Emil Mollenhauer (1855–1927) was an American musician, an orchestra violinist and conductor.

==Biography==
Emil Mollenhauer was born in Brooklyn, New York, on August 4, 1855, to Frederick Mollenhauer of Erfurt, Germany, who was himself a violinist. He attended public school in Brooklyn. He was a musical prodigy and was playing in the orchestra of Niblo's Garden in February 1864 before he was nine years old. From the age of sixteen he played in the orchestras of the Booth Theatre, where his uncle led the orchestra, that of Theodore Thomas at Central Park Garden, and the Damrosch Orchestra, where he also played piano. He left New York City for Boston where he played at the Bijou Opera House. He played first violin in the Boston Symphony Orchestra from 1884 to 1888. He turned to conducting and led the Germania Orchestra for several years and then led several annual tours as head of the Boston Festival Orchestra, leading concerts with such notable soloists as Emma Calvé, Nellie Melba, and Eugène Ysaÿe.
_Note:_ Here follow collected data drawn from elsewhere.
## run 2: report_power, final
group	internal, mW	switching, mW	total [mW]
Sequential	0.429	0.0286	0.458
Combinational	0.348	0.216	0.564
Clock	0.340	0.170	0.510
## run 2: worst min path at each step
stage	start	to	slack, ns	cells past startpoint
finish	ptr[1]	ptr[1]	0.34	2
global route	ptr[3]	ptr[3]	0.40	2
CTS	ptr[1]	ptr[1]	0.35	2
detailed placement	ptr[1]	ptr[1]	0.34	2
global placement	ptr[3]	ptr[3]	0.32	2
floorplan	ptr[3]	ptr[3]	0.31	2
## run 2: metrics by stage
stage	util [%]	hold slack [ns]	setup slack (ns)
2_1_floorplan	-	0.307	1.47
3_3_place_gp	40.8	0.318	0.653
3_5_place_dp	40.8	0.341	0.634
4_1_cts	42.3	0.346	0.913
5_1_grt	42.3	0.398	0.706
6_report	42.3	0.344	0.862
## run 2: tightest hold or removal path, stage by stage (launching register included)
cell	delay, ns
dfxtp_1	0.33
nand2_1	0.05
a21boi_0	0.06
===== config.mk =====
export PLATFORM = sky130hd
export DESIGN_NAME = decode_execute_reg
export DESIGN_NICKNAME = d
export VERILOG_FILES = /design/src/rtl/cpu_pkg.sv /design/src/rtl/decode_execute_reg_cond_check.sv /design/src/rtl/decode_execute_reg.sv
export SDC_FILE = /design/constraint.sdc
export NUM_CORES = 1
export LEC_CHECK = 0
export ABC_CLOCK_PERIOD_IN_PS = 2740
export BUFFER_PORTS_ARGS = -buffer_cell sky130_fd_sc_hd__buf_2
export CORE_UTILIZATION = 45
export CTS_BUF_LIST = sky130_fd_sc_hd__clkbuf_16
export DETAILED_ROUTE_END_ITERATION = 12
export MAX_ROUTING_LAYER = met4
export PLACE_DENSITY = 0.79
export SLEW_MARGIN = 20
export SYNTH_ARGS = -nofsm -noshare
export SYNTH_HDL_FRONTEND = slang
export SYNTH_HIERARCHICAL = 1
export SYNTH_SLANG_ARGS = --single-unit

===== constraint.sdc =====
create_clock -name clk -period 2.74 [get_ports clk]
set_input_delay 0.137 -clock clk [delete_from_list [all_inputs] [get_ports clk]]
set_output_delay 0.137 -clock clk [all_outputs]
set_load 0.01 [all_outputs]

===== src/rtl/cpu_pkg.sv =====
// Shared CPU definitions: condition codes, NZCV flag bit positions and
// the decode-stage control word carried through the pipeline.
package cpu_pkg;

    typedef enum logic [3:0] {
        COND_EQ = 4'b0000,
        COND_NE = 4'b0001,
        COND_CS = 4'b0010,
        COND_CC = 4'b0011,
        COND_MI = 4'b0100,
        COND_PL = 4'b0101,
        COND_VS = 4'b0110,
        COND_VC = 4'b0111,
        COND_HI = 4'b1000,
        COND_LS = 4'b1001,
        COND_GE = 4'b1010,
        COND_LT = 4'b1011,
        COND_GT = 4'b1100,
        COND_LE = 4'b1101,
        COND_AL = 4'b1110,
        COND_NV = 4'b1111
    } cond_e;

    localparam int FLAG_N = 3;
    localparam int FLAG_Z = 2;
    localparam int FLAG_C = 1;
    localparam int FLAG_V = 0;

    typedef struct packed {
        logic       reg_write;
        logic       mem_to_reg;
        logic       mem_write;
        logic       alu_src;
        logic       flags_write;
        logic [2:0] alu_control;
    } ctrl_t;

    localparam ctrl_t CTRL_BUBBLE = '0;

endpackage


===== src/rtl/decode_execute_reg_cond_check.sv =====
// Combinational evaluation of an instruction condition field against NZCV.
module cond_check
    import cpu_pkg::*;
(
    input  logic [3:0] i_cond,
    input  logic [3:0] i_flags,
    output logic       o_cond_ex
);

    logic w_n;
    logic w_z;
    logic w_c;
    logic w_v;

    assign w_n = i_flags[FLAG_N];
    assign w_z = i_flags[FLAG_Z];
    assign w_c = i_flags[FLAG_C];
    assign w_v = i_flags[FLAG_V];

    always_comb begin
        o_cond_ex = 1'b0;
        case (i_cond)
            COND_EQ: o_cond_ex = w_z;
            COND_NE: o_cond_ex = ~w_z;
            COND_CS: o_cond_ex = w_c;
            COND_CC: o_cond_ex = ~w_c;
            COND_MI: o_cond_ex = w_n;
            COND_PL: o_cond_ex = ~w_n;
            COND_VS: o_cond_ex = w_v;
            COND_VC: o_cond_ex = ~w_v;
            COND_HI: o_cond_ex = w_c & ~w_z;
            COND_LS: o_cond_ex = ~w_c | w_z;
            COND_GE: o_cond_ex = (w_n == w_v);
            COND_LT: o_cond_ex = (w_n != w_v);
            COND_GT: o_cond_ex = ~w_z & (w_n == w_v);
            COND_LE: o_cond_ex = w_z | (w_n != w_v);
            COND_AL: o_cond_ex = 1'b1;
            default: o_cond_ex = 1'b0;
        endcase
    end

endmodule


===== src/rtl/decode_execute_reg.sv =====
// ID/EX pipeline register with the architectural NZCV flags register and
// condition-gated write enables for the downstream stages.
module decode_execute_reg
    import cpu_pkg::*;
#(
    parameter int WIDTH = 32,
    parameter int RADDR = 4
) (
    input  logic             clk,
    input  logic             rst_n,
    input  logic             stall_e,
    input  logic             flush_e,
    input  logic             reg_write_d,
    input  logic             mem_to_reg_d,
    input  logic             mem_write_d,
    input  logic             alu_src_d,
    input  logic             flags_write_d,
    input  logic [2:0]       alu_control_d,
    input  logic [3:0]       cond_d,
    input  logic [WIDTH-1:0] rd1_d,
    input  logic [WIDTH-1:0] rd2_d,
    input  logic [WIDTH-1:0] ext_imm_d,
    input  logic [RADDR-1:0] wa3_d,
    input  logic [3:0]       alu_flags_e,
    output logic             reg_write_e,
    output logic             mem_write_e,
    output logic             mem_to_reg_e,
    output logic             alu_src_e,
    output logic [2:0]       alu_control_e,
    output logic [WIDTH-1:0] rd1_e,
    output logic [WIDTH-1:0] rd2_e,
    output logic [WIDTH-1:0] ext_imm_e,
    output logic [RADDR-1:0] wa3_e,
    output logic             cond_ex_e,
    output logic [3:0]       flags_q
);

    ctrl_t            w_ctrl_d;
    ctrl_t            r_ctrl;
    logic [3:0]       r_cond;
    logic [WIDTH-1:0] r_rd1;
    logic [WIDTH-1:0] r_rd2;
    logic [WIDTH-1:0] r_ext_imm;
    logic [RADDR-1:0] r_wa3;
    logic [3:0]       r_flags;
    logic             w_cond_ex;
    logic             w_flags_en;

    assign w_ctrl_d = '{
        reg_write:   reg_write_d,
        mem_to_reg:  mem_to_reg_d,
        mem_write:   mem_write_d,
        alu_src:     alu_src_d,
        flags_write: flags_write_d,
        alu_control: alu_control_d
    };

    // Data latches follow the stall alone; a flush only has to kill control.
    always_ff @(posedge clk) begin
        if (!rst_n) begin
            r_ctrl    <= CTRL_BUBBLE;
            r_cond    <= COND_AL;
            r_rd1     <= '0;
            r_rd2     <= '0;
            r_ext_imm <= '0;
            r_wa3     <= '0;
        end else begin
            if (flush_e) begin
                r_ctrl <= CTRL_BUBBLE;
                r_cond <= COND_AL;
            end else if (!stall_e) begin
                r_ctrl <= w_ctrl_d;
                r_cond <= cond_d;
            end
            if (!stall_e) begin
                r_rd1     <= rd1_d;
                r_rd2     <= rd2_d;
                r_ext_imm <= ext_imm_d;
                r_wa3     <= wa3_d;
            end
        end
    end

    cond_check u_cond_check (
        .i_cond    (r_cond),
        .i_flags   (r_flags),
        .o_cond_ex (w_cond_ex)
    );

    // An unknown flags_write from an unimplemented opcode only matters when
    // the condition passes; a failed condition forces the enable low.
    assign w_flags_en = r_ctrl.flags_write & w_cond_ex & ~stall_e;

    always_ff @(posedge clk) begin
        if (!rst_n) begin
            r_flags <= 4'b0000;
        end else if (w_flags_en) begin
            r_flags <= alu_flags_e;
        end
    end

    assign reg_write_e   = r_ctrl.reg_write & w_cond_ex;
    assign mem_write_e   = r_ctrl.mem_write & w_cond_ex;
    assign mem_to_reg_e  = r_ctrl.mem_to_reg;
    assign alu_src_e     = r_ctrl.alu_src;
    assign alu_control_e = r_ctrl.alu_control;
    assign rd1_e         = r_rd1;
    assign rd2_e         = r_rd2;
    assign ext_imm_e     = r_ext_imm;
    assign wa3_e         = r_wa3;
    assign cond_ex_e     = w_cond_ex;
    assign flags_q       = r_flags;

endmodule


# Yosys cells after proc, flatten, opt, wreduce, memory -nomap -nowiden
# Index checks and enable logic that the tools add are counted.
dict set report totals {
  regBits 116
  inputBits 120
  output_inout_bits 112
  elab_cells 45
}
dict set report classes {
  n_eq_ne 16
  muxes 1
  bitwise 14
  n_reduce_logical 2
}
# op n
set op_table {}
lappend op_table {{$eq 4x4->1 const B} 7}
lappend op_table {{$eq 4x3->1 const B} 4}
lappend op_table {{$pmux 1 s15} 1}
lappend op_table {{$eq 4x2->1 const B} 2}
lappend op_table {{$and 1x1->1} 6}
lappend op_table {{$not 1->1} 6}
lappend op_table {{$eq 4x1->1 const B} 1}
lappend op_table {{$logic_not 4->1} 1}
lappend op_table {{$or 1x1->1} 2}
lappend op_table {{$reduce_or 2->1} 1}
lappend op_table {{$eq 1x1->1} 1}
lappend op_table {{$ne 1x1->1} 1}

# Longest topological paths before layout
dict set report logic_depth {
  ltp_word 5
  mapped_depth 8
}

# Hierarchy
# The synthesis kept the hierarchy.
# mod instances cells_per_inst area_per_inst_um2
set modules_own_cells {}
lappend modules_own_cells {decode_execute_reg 1 386 4431.8}
lappend modules_own_cells {cond_check 1 28 193.9}

# Least setup slack after synthesis
# Ideal clock, no wire load.
dict set report synth_path {
  path_kind {register to register}
  start {register r_flags[3], in the netlist flags_q[3]}
  end {register r_flags[0], in the netlist flags_q[0]}
  arrival_time_ns 1.783
  path_slack_ns 0.837
  stages_incl_launch_ff 8
  path_buffers 1
  cell_sequence {dfxtp_1 -> xnor2_2 -> o22ai_1 -> a211o_1 -> a211o_1 -> and3b_1 -> buf_2 -> mux2i_1}
}
dict set report synth_between {
  elab_chain_len 5
  word_cells_on_any_way 8
  cone_classes {2 x eq/ne; 1 x mux; 5 x bitwise}
}
# item line
set synth_rtl {}
lappend synth_rtl {{start, declared} decode_execute_reg.sv:45} ;# logic [3:0] r_flags;
lappend synth_rtl {{start signal, assigned} decode_execute_reg.sv:98} ;# r_flags <= alu_flags_e;
lappend synth_rtl {{$ne 1x1->1 / $eq 1x1->1 (equally long branches)} n/a}
lappend synth_rtl {{$or 1x1->1 / $and 1x1->1 (equally long branches)} {decode_execute_reg_cond_check.sv:36, decode_execute_reg_cond_check.sv:35}}
lappend synth_rtl {{$pmux 1 s15 (*)} decode_execute_reg_cond_check.sv:22} ;# case (i_cond)
lappend synth_rtl {{net cond_ex_e} decode_execute_reg.sv:34} ;# output logic cond_ex_e,
lappend synth_rtl {{$and 1x1->1 (*) (2 in a row)} decode_execute_reg.sv:92} ;# assign w_flags_en = r_ctrl.flags_write & w_cond_ex & ~stall_e;
# Mark *: on every way through the listed nets, which the timed path passes. The rest lies on a longest branch.
# A chain may end at the register's enable or synchronous reset.

# Worst setup path in the final report
dict set report layout_path {
  start {register r_cond[2]}
  end {output port reg_write_e}
}
dict set report layout_between {
  elab_chain_len 3
  word_cells_on_any_way 17
  cone_classes {14 x eq/ne; 1 x mux; 1 x bitwise; 1 x reduce/logical}
}
# item line
set layout_rtl {}
lappend layout_rtl {{start, declared} decode_execute_reg.sv:40} ;# logic [3:0] r_cond;
lappend layout_rtl {{start signal, assigned} decode_execute_reg.sv:73} ;# r_cond <= cond_d;
lappend layout_rtl {{$eq 4x4->1, or another cell as far along} decode_execute_reg_cond_check.sv:22}
lappend layout_rtl {{$pmux 1 s15 (*)} decode_execute_reg_cond_check.sv:22}
lappend layout_rtl {{$and 1x1->1 (*)} decode_execute_reg.sv:102} ;# assign reg_write_e = r_ctrl.reg_write & w_cond_ex;
lappend layout_rtl {{end, declared} decode_execute_reg.sv:25} ;# output logic reg_write_e,
# Every way passes the cells marked *; elsewhere a longest branch is shown, timed or not.

==> impl_metrics.toml <==
[grt]
antenna_found_initial = 0
grt_pass1_wl_mm = 18.8
grt_max_degree = 69
grt_usage = 0.240
grt_pass1_vias = 4148
grt_overflow_total = 0

[cts]
clock-root-buffer = "clkbuf_16"
htreeDepth = 4
clkTransAtPathRegs_ns = 0.05
cts_buffer_depth = 2
tritoncts = "built"
cts_buffers = 17
clock-sinks = 116
clk_latency_ns = 0.40
post_cts_buffers = 0
cts_resized = 0
postCtsHoldBufs = 80

[route]
drc = 0
viasPerCell = 4.81
drtIter0Drc = 86
routed_wl_mm = 12.8
wire_per_inst_um = 14.8
final_antenna_net_count = 0
drt_first_pass_iters = 4
via_count = 4147

[critical_path]
critPathRequiredTime_ns = 2.60
crit_path_end_kind = "output pin"
crit_type = "reg -> out"
r2r.worst_path.cells = 6
cp.arrival_ns = 2.18
r2r_slack_ns = 0.69
r2r_start = "r_cond[2]"
path_max_fanout = 9
critPathLaunchType = "register"
timing.rr.end = "flags_q[3]"

[final_layout]
fillers = 633
layout_commonest_cell = "buf_2"
synthToLayoutAreaGrowth_pct = 55.4
layout_common_cells = "buf_2 (230), dfxtp_1 (116), mux2i_1 (113), nor2b_1 (104), dlygate4sd3_1 (80)"
multi_input_area_um2 = 2080
regArea_um2 = 2320
antenna_cells = 0
instances_no_fill = 862
drive_gt1_frac = 0.368
final_util = 0.729
final_area_um2 = 7190
final_nets = 836

[job]
drv_cap = 0

[logic_synthesis]
netlist_instances = 414
avgSynthCellArea_um2 = 11.2
syn_nets = 534
ys_seq_elements = 116
ys_seq_area_frac = 0.502
synthDistinctLibCells = 26
yosysWarnings = 6
syn-cell-area_um2 = 4630

[floorplan]
ios = 232
num_rows = 36
dieWidth_um = 103
die-area_um2 = 10700
start_util = 0.469
die_y_um = 103
core_um2 = 9860

[placement]
port-buffer-count = 231
dpl.hpwl_mm = 7.57
place_congestion = 0.899
dp_slack_ns = 0.769
place_area_um2 = 5770
dp.cells = 750

[timing]
final.min_clock_period_ns = 2.32
hold_violations = 0
clock_skew_ns = 0.00565
whs_ns = 0.00267
slew_viol_final = 0
finalSetupViolCount = 0
worst_pin_slew_ns = 0.488
setup_ws_ns = 0.422
setup_tns_ns = 0
rsz0062_at_grt = "false"
fmax_mhz = 431
relSlewSlack = 0.675
finalCritPeriodShare = 0.846

[power_and_ir_drop]
power_mw = 4.71
power.switching_mw = 1.10
p_clk_frac = 0.486
ir_drop_uv = 427
p_leak_nw = 3.59
p_comb_frac = 0.124
internal-power_mw = 3.62
p_seq_frac = 0.390
p_per_area_nw_per_um2 = 656
p_sw_frac = 0.232

[hold_path]
hold_class = "in -> reg"
hold_depth = 3
min_from = "rd1_d[16]"
holdPathEnd = "rd1_e[16]"

[outcome]
outcome = "finished, final reports clean"
[critical path, cell delays in order, from the launching register on]
cell      delay [ns]
dfxtp_1         0.50
mux2_4          0.33
a21oi_1         0.16
o211ai_1        0.11
a211o_1         0.36
and2_1          0.18
buf_2           0.14
[how the worst max path moves through the flow]
stage                from           to  slack, ns  cells after the start
6_report        r_cond[2]  reg_write_e       0.42                      6
5_1_grt         r_cond[2]  reg_write_e       0.34                      6
4_1_cts         r_cond[2]  reg_write_e       0.44                      6
3_5_place_dp    r_cond[2]   flags_q[0]       0.77                      6
3_3_place_gp    r_cond[2]   flags_q[1]       0.88                      6
2_1_floorplan  flags_q[3]   flags_q[0]       0.84                      7
[power by group through the flow]
stage	Sequential [mW]	Combinational, mW	Clock (mW)
2_1_floorplan	1.91	0.247	0
3_3_place_gp	1.86	0.472	0
3_5_place_dp	1.87	0.486	0
4_1_cts	1.83	0.576	2.33
5_1_grt	1.85	0.633	2.41
6_report	1.84	0.585	2.29
[cell families (layout without fill, tap and decap cells)]
family	count (synthesis)	in the layout	share of synthesized area
compound gates	14	14	0.0225
xor+xnor	2	2	0.00541
buf+inv	32	347	0.0487
flops	116	116	0.502
mux	114	114	0.248
simple gates	136	136	0.174
[cells in the mapped netlist]
master	instances	area, um^2
nor2_1	11	41.3
buf_8	4	60.1
buf_6	2	22.5
mux2_4	1	15.0
nor2b_1	104	651
xnor2_2	1	16.3
a221oi_1	1	8.76
or2b_1	1	7.51
and3b_1	2	17.5
and2_1	2	12.5
nand2_1	10	37.5
a22oi_1	1	7.51
nand2b_1	3	18.8
nor3_1	2	10.0
nor3b_1	1	7.51
mux2i_1	113	1130
a21oi_1	3	15.0
dfxtp_1	116	2320
o211ai_1	2	15.0
buf_2	3	15.0
buf_4	11	82.6
o31ai_1	1	7.51
o22ai_1	1	6.26
clkbuf_1	12	45.0
a211o_1	5	43.8
xor2_1	1	8.76
[final cells by class]
class                      instances  area share
sequential                       116       0.323
multi-input combinational        266       0.289
timing repair buffer             315       0.279
tap                              133      0.0232
clock inverter                    15      0.0265
clock buffer                      17      0.0592
[state kept, by name, indices dropped and copies added (netlist names)]
name           count
mem_to_reg_e       1
ext_imm_e         32
alu_src_e          1
r_cond             4
rd1_e             32
flags_q            4
alu_control_e      3
r_ctrl             3
wa3_e              4
rd2_e             32
[layer usage]
metal  share of wire  global-route usage  vias up
met5               0                   -        -
met4           0.026               0.132        0
met3           0.071              0.0665       33
met2            0.52               0.434      192
met1            0.38               0.229     1933
li1                -                   -     1989
(Power assumes the default switching activity.)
Mollenhauer was conductor of the Apollo Club of Boston, an acclaimed men's chorus, from November 1901 through April 1927. He became conductor of Boston's Handel and Haydn Society in 1899 and held that post until his death.

Mollenhauer married Mary Laverty, a professional singer. He died at his home in Boston, Massachusetts, on December 10, 1927. He was scheduled to conduct a concert the day following his death.